- Mahendran, Yuvaraj;
- Vangipurapu, Jagadish;
- Cederberg, Henna;
- Stancáková, Alena;
- Pihlajamäki, Jussi;
- Soininen, Pasi;
- Kangas, Antti;
- Paananen, Jussi;
- Civelek, Mete;
- Saleem, Niyas;
- Pajukanta, Päivi;
- Lusis, Aldons;
- Bonnycastle, Lori;
- Morken, Mario;
- Collins, Francis;
- Mohlke, Karen;
- Boehnke, Michael;
- Ala-Korpela, Mika;
- Kuusisto, Johanna;
- Laakso, Markku
We investigated the association of the levels of ketone bodies (KBs) with hyperglycemia and with 62 genetic risk variants regulating glucose levels or type 2 diabetes in the population-based Metabolic Syndrome in Men (METSIM) study, including 9,398 Finnish men without diabetes or newly diagnosed type 2 diabetes.
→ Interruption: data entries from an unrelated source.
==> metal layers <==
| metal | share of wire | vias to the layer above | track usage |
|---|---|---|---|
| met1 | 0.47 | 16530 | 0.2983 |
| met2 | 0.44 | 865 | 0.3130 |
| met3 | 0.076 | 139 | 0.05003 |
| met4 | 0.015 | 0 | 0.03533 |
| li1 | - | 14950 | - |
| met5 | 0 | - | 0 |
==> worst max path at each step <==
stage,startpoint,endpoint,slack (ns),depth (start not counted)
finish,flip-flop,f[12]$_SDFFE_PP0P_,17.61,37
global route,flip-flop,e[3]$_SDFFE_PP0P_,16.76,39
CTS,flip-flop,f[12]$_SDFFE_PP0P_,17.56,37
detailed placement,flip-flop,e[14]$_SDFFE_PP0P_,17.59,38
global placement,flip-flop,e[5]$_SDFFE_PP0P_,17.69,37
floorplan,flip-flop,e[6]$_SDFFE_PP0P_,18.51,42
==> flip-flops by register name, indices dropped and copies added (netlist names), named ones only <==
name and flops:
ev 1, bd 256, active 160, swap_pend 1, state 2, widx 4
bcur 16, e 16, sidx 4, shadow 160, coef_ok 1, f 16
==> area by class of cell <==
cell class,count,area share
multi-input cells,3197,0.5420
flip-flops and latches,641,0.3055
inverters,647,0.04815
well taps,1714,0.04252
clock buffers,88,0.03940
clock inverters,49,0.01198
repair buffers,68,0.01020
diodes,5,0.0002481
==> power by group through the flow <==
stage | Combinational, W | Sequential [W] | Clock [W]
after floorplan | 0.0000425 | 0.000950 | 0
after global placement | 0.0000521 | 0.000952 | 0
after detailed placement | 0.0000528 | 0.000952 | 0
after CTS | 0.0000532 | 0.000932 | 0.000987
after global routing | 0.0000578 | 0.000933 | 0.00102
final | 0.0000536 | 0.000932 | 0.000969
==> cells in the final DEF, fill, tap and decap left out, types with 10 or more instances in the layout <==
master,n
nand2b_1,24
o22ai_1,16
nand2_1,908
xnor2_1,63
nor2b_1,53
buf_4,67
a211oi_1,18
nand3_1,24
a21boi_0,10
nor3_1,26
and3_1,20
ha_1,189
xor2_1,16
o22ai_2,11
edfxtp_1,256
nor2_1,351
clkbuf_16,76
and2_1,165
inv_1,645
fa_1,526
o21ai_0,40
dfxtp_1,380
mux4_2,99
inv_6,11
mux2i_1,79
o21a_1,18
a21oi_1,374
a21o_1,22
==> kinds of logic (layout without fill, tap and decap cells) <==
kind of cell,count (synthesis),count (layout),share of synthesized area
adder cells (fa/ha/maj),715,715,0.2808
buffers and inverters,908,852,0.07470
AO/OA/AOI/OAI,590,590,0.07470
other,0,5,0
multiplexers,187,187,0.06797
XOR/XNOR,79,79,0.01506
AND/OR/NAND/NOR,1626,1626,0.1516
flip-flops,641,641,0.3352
File: src/rtl/alu_pkg.sv
// Shared definitions for the ALU issue front end: select codes, flag bit
// positions and the issue controller state encoding.
package alu_pkg;

  localparam int SEL_W  = 3;
  localparam int FLAG_W = 5;

  // ALU select encodings
  localparam logic [SEL_W-1:0] SEL_ADD = 3'b000;
  localparam logic [SEL_W-1:0] SEL_SUB = 3'b001;
  localparam logic [SEL_W-1:0] SEL_AND = 3'b010;
  localparam logic [SEL_W-1:0] SEL_OR  = 3'b011;
  localparam logic [SEL_W-1:0] SEL_XOR = 3'b100;
  localparam logic [SEL_W-1:0] SEL_NOT = 3'b101;
  localparam logic [SEL_W-1:0] SEL_SHL = 3'b110;
  localparam logic [SEL_W-1:0] SEL_SHR = 3'b111;

  // Bit positions inside the ALU flags vector
  localparam int FLAG_SIGN  = 4;
  localparam int FLAG_ZERO  = 3;
  localparam int FLAG_OVF   = 2;
  localparam int FLAG_PAR   = 1;
  localparam int FLAG_CARRY = 0;

  // Issue controller states
  typedef enum logic [1:0] {
    ST_IDLE  = 2'd0,
    ST_ISSUE = 2'd1,
    ST_RESP  = 2'd2
  } issue_state_e;

endpackage

File: src/rtl/alu_cmd_fifo.sv
// Command buffer for the ALU issue front end. First-word-fall-through
// synchronous FIFO: the head entry is visible on rdata_o whenever the FIFO
// is non-empty, and a pop simply advances past it.
module alu_cmd_fifo #(
  parameter int DW    = 12,
  parameter int DEPTH = 4
) (
  input  logic                         clk_i,
  input  logic                         rst_ni,
  input  logic                         push_i,
  input  logic                         pop_i,
  input  logic [DW-1:0]                wdata_i,
  output logic [DW-1:0]                rdata_o,
  output logic                         full_o,
  output logic                         empty_o,
  output logic [$clog2(DEPTH+1)-1:0]   count_o
);

  localparam int AW = (DEPTH > 1) ? $clog2(DEPTH) : 1;
  localparam int CW = $clog2(DEPTH+1);

  logic [DW-1:0] mem_q [DEPTH];
  logic [AW-1:0] wr_ptr_q, wr_ptr_d;
  logic [AW-1:0] rd_ptr_q, rd_ptr_d;
  logic [CW-1:0] count_q, count_d;
  logic          push_ok;
  logic          pop_ok;

  assign full_o  = (count_q == CW'(DEPTH));
  assign empty_o = (count_q == '0);
  assign count_o = count_q;
  assign rdata_o = mem_q[rd_ptr_q];

  // Pushes into a full FIFO and pops from an empty one are ignored, so the
  // pointers can never overrun each other even with a careless caller.
  assign push_ok = push_i && !full_o;
  assign pop_ok  = pop_i && !empty_o;

  // Pointer and occupancy bookkeeping; pointers wrap naturally at DEPTH.
  always_comb begin
    wr_ptr_d = wr_ptr_q;
    rd_ptr_d = rd_ptr_q;
    count_d  = count_q;
    if (push_ok) begin
      wr_ptr_d = wr_ptr_q + AW'(1);
    end
    if (pop_ok) begin
      rd_ptr_d = rd_ptr_q + AW'(1);
    end
    case ({push_ok, pop_ok})
      2'b10:   count_d = count_q + CW'(1);
      2'b01:   count_d = count_q - CW'(1);
      default: count_d = count_q;
    endcase
  end

  // Pointer and count registers, cleared by the asynchronous reset.
  always_ff @(posedge clk_i or negedge rst_ni) begin
    if (!rst_ni) begin
      wr_ptr_q <= '0;
      rd_ptr_q <= '0;
      count_q  <= '0;
    end else begin
      wr_ptr_q <= wr_ptr_d;
      rd_ptr_q <= rd_ptr_d;
      count_q  <= count_d;
    end
  end

  // Storage array; contents are don't-care until written, so no reset.
  always_ff @(posedge clk_i) begin
    if (push_ok) begin
      mem_q[wr_ptr_q] <= wdata_i;
    end
  end

endmodule
## config.mk

```make
export PLATFORM = sky130hd
export DESIGN_NAME = branch_flag_ctrl_flat
export DESIGN_NICKNAME = d
export VERILOG_FILES = /design/src/rtl/branch_flag_ctrl_if.sv /design/src/rtl/branch_flag_ctrl.sv /design/src/flat_wrapper.sv
export SDC_FILE = /design/constraint.sdc
export NUM_CORES = 1
export LEC_CHECK = 0
export CAP_MARGIN = 20
export CORE_UTILIZATION = 39
export CTS_CLUSTER_DIAMETER = 60
export CTS_CLUSTER_SIZE = 25
export DETAILED_ROUTE_END_ITERATION = 6
export MAX_ROUTING_LAYER = met4
export PLACE_DENSITY = 0.75
export SLEW_MARGIN = 20
export SYNTH_ARGS = -nofsm -noshare
export SYNTH_HDL_FRONTEND = slang
export SYNTH_SLANG_ARGS = --single-unit
```

## constraint.sdc

```tcl
create_clock -name clk -period 1.75 [get_ports clk]
set_input_delay 0.35 -clock clk [delete_from_list [all_inputs] [get_ports clk]]
set_output_delay 0.35 -clock clk [all_outputs]
set_load 0.02 [all_outputs]
```

## src/rtl/branch_flag_ctrl_if.sv

```systemverilog
// Bundle between the compare/condition stages and branch_flag_ctrl; optional link fields need BRANCH_LINK_EN.
// master = upstream pipeline driving requests, slave = branch_flag_ctrl.
interface branch_flag_ctrl_if #(
    parameter int PC_W   = 16,
    parameter int FLAG_W = 4
);
    logic              stall;
    logic              cmp_valid;
    logic [FLAG_W-1:0] flag_in;
    logic [FLAG_W-1:0] flag_q;
    logic              branch_valid;
    logic [PC_W-1:0]   branch_target;
    logic              cond_ok;
    logic              halt_req;
    logic [PC_W-1:0]   pc;
    logic              flush;
    logic              halted;
`ifdef BRANCH_LINK_EN
    logic              branch_link;
    logic [PC_W-1:0]   link_q;
`endif

    modport master (
        output stall, cmp_valid, flag_in, branch_valid, branch_target, cond_ok, halt_req,
`ifdef BRANCH_LINK_EN
        output branch_link,
        input  link_q,
`endif
        input  flag_q, pc, flush, halted
    );

    modport slave (
        input  stall, cmp_valid, flag_in, branch_valid, branch_target, cond_ok, halt_req,
`ifdef BRANCH_LINK_EN
        input  branch_link,
        output link_q,
`endif
        output flag_q, pc, flush, halted
    );
endinterface

```

## src/rtl/branch_flag_ctrl.sv

```systemverilog
// Flag register + PC sequencer with RUN/FLUSH/HALT FSM; BRANCH_LINK_EN adds a return-address register.
// Latency: branch decision -> new pc in 1 cycle, taken branch adds one FLUSH bubble.
// Backpressure: stall freezes every register (state, pc, flags, link) for that cycle.
module branch_flag_ctrl #(
    parameter int              PC_W     = 16,
    parameter int              FLAG_W   = 4,
    parameter logic [PC_W-1:0] RESET_PC = '0
) (
    input  logic               clk,
    input  logic               rst_n,
    branch_flag_ctrl_if.slave  bus
);
    typedef enum logic [1:0] {
        ST_RUN   = 2'd0,
        ST_FLUSH = 2'd1,
        ST_HALT  = 2'd2
    } state_e;

    state_e            state_q, state_d;
    logic [PC_W-1:0]   pc_q, pc_d;
    logic [FLAG_W-1:0] flag_q, flag_d;
    logic              flush_q, flush_d;
    logic              halted_q, halted_d;
    logic [PC_W-1:0]   pc_inc;
    logic              taken;
`ifdef BRANCH_LINK_EN
    logic [PC_W-1:0]   link_q, link_d;
`endif

    assign pc_inc = pc_q + PC_W'(1);
    assign taken  = bus.branch_valid & bus.cond_ok;

    always_comb begin
        state_d = state_q;
        pc_d    = pc_q;
        flag_d  = flag_q;
`ifdef BRANCH_LINK_EN
        link_d  = link_q;
`endif
        if (!bus.stall) begin
            case (state_q)
                ST_RUN: begin
                    // cond_ok was derived from the old flag_q, so capturing new flags here is safe.
                    if (bus.cmp_valid) flag_d = bus.flag_in;
                    if (bus.halt_req) begin
                        state_d = ST_HALT;
                    end else if (taken) begin
                        pc_d    = bus.branch_target;
                        state_d = ST_FLUSH;
`ifdef BRANCH_LINK_EN
                        if (bus.branch_link) link_d = pc_inc;
`endif
                    end else begin
                        pc_d = pc_inc;
                    end
                end
                // Squashed slot: branch/cmp/halt requests are ignored here.
                ST_FLUSH: begin
                    pc_d    = pc_inc;
                    state_d = ST_RUN;
                end
                default: ;
            endcase
        end
        flush_d  = (state_d == ST_FLUSH);
        halted_d = (state_d == ST_HALT);
    end

    always_ff @(posedge clk or negedge rst_n) begin
        if (!rst_n) begin
            state_q  <= ST_RUN;
            pc_q     <= RESET_PC;
            flag_q   <= '0;
            flush_q  <= 1'b0;
            halted_q <= 1'b0;
`ifdef BRANCH_LINK_EN
            link_q   <= '0;
`endif
        end else begin
            state_q  <= state_d;
            pc_q     <= pc_d;
            flag_q   <= flag_d;
            flush_q  <= flush_d;
            halted_q <= halted_d;
`ifdef BRANCH_LINK_EN
            link_q   <= link_d;
`endif
        end
    end

    assign bus.flag_q = flag_q;
    assign bus.pc     = pc_q;
    assign bus.flush  = flush_q;
    assign bus.halted = halted_q;
`ifdef BRANCH_LINK_EN
    assign bus.link_q = link_q;
`endif
endmodule
```

## src/flat_wrapper.sv

```systemverilog
// flat-port wrapper written by rule: the top's interface ports become plain ports
module branch_flag_ctrl_flat 
#(
    parameter int              PC_W     = 16,
    parameter int              FLAG_W   = 4,
    parameter logic [PC_W-1:0] RESET_PC = '0
)
  (clk, rst_n, bus_stall, bus_cmp_valid, bus_flag_in, bus_branch_valid, bus_branch_target, bus_cond_ok, bus_halt_req, bus_flag_q, bus_pc, bus_flush, bus_halted);
  branch_flag_ctrl_if #(.PC_W(PC_W), .FLAG_W(FLAG_W)) bus_i ();
  input  logic clk;
  input  logic rst_n;
  input wire logic [$bits(bus_i.stall)-1:0] bus_stall;
  input wire logic [$bits(bus_i.cmp_valid)-1:0] bus_cmp_valid;
  input wire logic [$bits(bus_i.flag_in)-1:0] bus_flag_in;
  input wire logic [$bits(bus_i.branch_valid)-1:0] bus_branch_valid;
  input wire logic [$bits(bus_i.branch_target)-1:0] bus_branch_target;
  input wire logic [$bits(bus_i.cond_ok)-1:0] bus_cond_ok;
  input wire logic [$bits(bus_i.halt_req)-1:0] bus_halt_req;
  output wire logic [$bits(bus_i.flag_q)-1:0] bus_flag_q;
  output wire logic [$bits(bus_i.pc)-1:0] bus_pc;
  output wire logic [$bits(bus_i.flush)-1:0] bus_flush;
  output wire logic [$bits(bus_i.halted)-1:0] bus_halted;
  assign bus_i.stall = bus_stall;
  assign bus_i.cmp_valid = bus_cmp_valid;
  assign bus_i.flag_in = bus_flag_in;
  assign bus_i.branch_valid = bus_branch_valid;
  assign bus_i.branch_target = bus_branch_target;
  assign bus_i.cond_ok = bus_cond_ok;
  assign bus_i.halt_req = bus_halt_req;
  assign bus_flag_q = bus_i.flag_q;
  assign bus_pc = bus_i.pc;
  assign bus_flush = bus_i.flush;
  assign bus_halted = bus_i.halted;
  branch_flag_ctrl #(.PC_W(PC_W), .FLAG_W(FLAG_W), .RESET_PC(RESET_PC)) u_core (.clk(clk), .rst_n(rst_n), .bus(bus_i));
endmodule
```
**src/rtl/viterbi_dispatcher.sv**
```systemverilog
// viterbi_dispatcher: pushes every frame to the symbol FIFO and steers flagged frames to a credited Viterbi unit.
// Define DISPATCH_STATS_EN to add per-unit saturating dispatch counters on dispatch_count.
module viterbi_dispatcher #(
  parameter int num_of_channels = 40,
  parameter int num_of_viterbis = 4,
  parameter int sym_width       = 3,
  parameter int vit_depth       = 2,
  parameter int guard           = 2,
  parameter int cnt_width       = 16
) (
  input  logic                                      clk,
  input  logic                                      rst,
  input  logic [num_of_channels-1:0][sym_width-1:0] in_syms,
  input  logic [num_of_channels-1:0]                in_flags,
  input  logic                                      in_valid,
  output logic [num_of_channels-1:0][sym_width-1:0] syms_out,
  output logic [num_of_viterbis-1:0]                tag_out,
  output logic                                      syms_push_n,
  input  logic                                      syms_full,
  output logic [num_of_channels-1:0][sym_width-1:0] vit_syms,
  output logic [num_of_viterbis-1:0]                vit_push_n,
  input  logic [num_of_viterbis-1:0]                corr_pop_n,
  output logic [cnt_width-1:0]                      drop_count,
  output logic                                      ovf_sticky
`ifdef DISPATCH_STATS_EN
  ,
  output logic [num_of_viterbis-1:0][cnt_width-1:0] dispatch_count
`endif
);

  localparam int PW = (num_of_viterbis > 1) ? $clog2(num_of_viterbis) : 1;
  localparam int CW = $clog2(vit_depth + 1);

  typedef enum logic {ChainIdle, ChainHeld} chain_e;

  logic [num_of_channels-1:0][sym_width-1:0] symsOut_q, symsOut_d;
  logic [num_of_channels-1:0][sym_width-1:0] vitSyms_q, vitSyms_d;
  logic [num_of_viterbis-1:0] tag_q, tag_d;
  logic                       symsPushN_q, symsPushN_d;
  logic [num_of_viterbis-1:0] vitPushN_q, vitPushN_d;
  logic [cnt_width-1:0]       dropCount_q, dropCount_d;
  logic                       ovf_q, ovf_d;
  logic [CW-1:0]              credit_q [num_of_viterbis];
  logic [CW-1:0]              credit_d [num_of_viterbis];
  logic [PW-1:0]              rrPtr_q, rrPtr_d;
  chain_e                     chain_q, chain_d;
  logic [PW-1:0]              chainIdx_q, chainIdx_d;
  logic [num_of_viterbis-1:0] dispatch;
  logic                       hit;
  logic [PW-1:0]              target;
  logic [PW-1:0]              cand;

  // Tag selection: chain wins over round-robin; credit checks use only registered counts.
  always_comb begin
    symsOut_d   = symsOut_q;
    vitSyms_d   = vitSyms_q;
    tag_d       = '0;
    symsPushN_d = 1'b1;
    vitPushN_d  = '1;
    dropCount_d = dropCount_q;
    ovf_d       = ovf_q;
    rrPtr_d     = rrPtr_q;
    chain_d     = chain_q;
    chainIdx_d  = chainIdx_q;
    dispatch    = '0;
    hit         = 1'b0;
    target      = chainIdx_q;
    cand        = '0;
    if (in_valid) begin
      chain_d = ChainIdle;
      if (syms_full) begin
        if (dropCount_q != '1) dropCount_d = dropCount_q + 1'b1;
      end else begin
        symsPushN_d = 1'b0;
        symsOut_d   = in_syms;
        if (chain_q == ChainHeld) begin
          hit = (credit_q[chainIdx_q] != '0);
        end else if (|in_flags) begin
          for (int k = num_of_viterbis - 1; k >= 0; k--) begin
            cand = PW'((int'(rrPtr_q) + k) % num_of_viterbis);
            if (credit_q[cand] != '0) begin
              hit    = 1'b1;
              target = cand;
            end
          end
          if (hit) rrPtr_d = PW'((int'(target) + 1) % num_of_viterbis);
        end
        if (hit) begin
          dispatch[target] = 1'b1;
          tag_d            = dispatch;
          vitPushN_d       = ~dispatch;
          vitSyms_d        = in_syms;
        end else if ((chain_q == ChainHeld) || (|in_flags)) begin
          ovf_d = 1'b1;
        end
        if (hit && (|in_flags[num_of_channels-1 -: guard])) begin
          chain_d    = ChainHeld;
          chainIdx_d = target;
        end
      end
    end
  end

  // Returns at full credit are dropped so the count can never exceed the unit FIFO depth.
  always_comb begin
    for (int i = 0; i < num_of_viterbis; i++) begin
      credit_d[i] = credit_q[i];
      if (dispatch[i] && !(!corr_pop_n[i] && (credit_q[i] != CW'(vit_depth))))
        credit_d[i] = credit_q[i] - 1'b1;
      else if (!dispatch[i] && !corr_pop_n[i] && (credit_q[i] != CW'(vit_depth)))
        credit_d[i] = credit_q[i] + 1'b1;
    end
  end

  always_ff @(posedge clk) begin
    if (rst) begin
      symsOut_q   <= '0;
      vitSyms_q   <= '0;
      tag_q       <= '0;
      symsPushN_q <= 1'b1;
      vitPushN_q  <= '1;
      dropCount_q <= '0;
      ovf_q       <= 1'b0;
      rrPtr_q     <= '0;
      chain_q     <= ChainIdle;
      chainIdx_q  <= '0;
      for (int i = 0; i < num_of_viterbis; i++) credit_q[i] <= CW'(vit_depth);
    end else begin
      symsOut_q   <= symsOut_d;
      vitSyms_q   <= vitSyms_d;
      tag_q       <= tag_d;
      symsPushN_q <= symsPushN_d;
      vitPushN_q  <= vitPushN_d;
      dropCount_q <= dropCount_d;
      ovf_q       <= ovf_d;
      rrPtr_q     <= rrPtr_d;
      chain_q     <= chain_d;
      chainIdx_q  <= chainIdx_d;
      for (int i = 0; i < num_of_viterbis; i++) credit_q[i] <= credit_d[i];
    end
  end

  always_ff @(posedge clk) begin
    for (int i = 0; i < num_of_viterbis; i++)
      assert (rst || corr_pop_n[i] || (credit_q[i] != CW'(vit_depth)))
        else $error("credit return on unit %0d with no outstanding dispatch", i);
  end

`ifdef DISPATCH_STATS_EN
  logic [num_of_viterbis-1:0][cnt_width-1:0] dispatchCount_q;

  always_ff @(posedge clk) begin
    if (rst) begin
      dispatchCount_q <= '0;
    end else begin
      for (int i = 0; i < num_of_viterbis; i++)
        if (dispatch[i] && (dispatchCount_q[i] != '1))
          dispatchCount_q[i] <= dispatchCount_q[i] + 1'b1;
    end
  end

  assign dispatch_count = dispatchCount_q;
`endif

  assign syms_out    = symsOut_q;
  assign vit_syms    = vitSyms_q;
  assign tag_out     = tag_q;
  assign syms_push_n = symsPushN_q;
  assign vit_push_n  = vitPushN_q;
  assign drop_count  = dropCount_q;
  assign ovf_sticky  = ovf_q;

endmodule

```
Increasing fasting and 2-h plasma glucose levels were associated with elevated levels of acetoacetate (AcAc) and β-hydroxybutyrate (BHB). AcAc and BHB predicted an increase in the glucose area under the curve in an oral glucose tolerance test, and AcAc predicted the conversion to type 2 diabetes in a 5-year follow-up of the METSIM cohort. Impaired insulin secretion, but not insulin resistance, explained these findings. Of the 62 single nucleotide polymorphisms associated with the risk of type 2 diabetes or hyperglycemia, the glucose-increasing C allele of GCKR significantly associated with elevated levels of fasting BHB levels. Adipose tissue mRNA expression levels of genes involved in ketolysis were significantly associated with insulin sensitivity (Matsuda index). In conclusion, high levels of KBs predicted subsequent worsening of hyperglycemia, and a common variant of GCKR was significantly associated with BHB levels.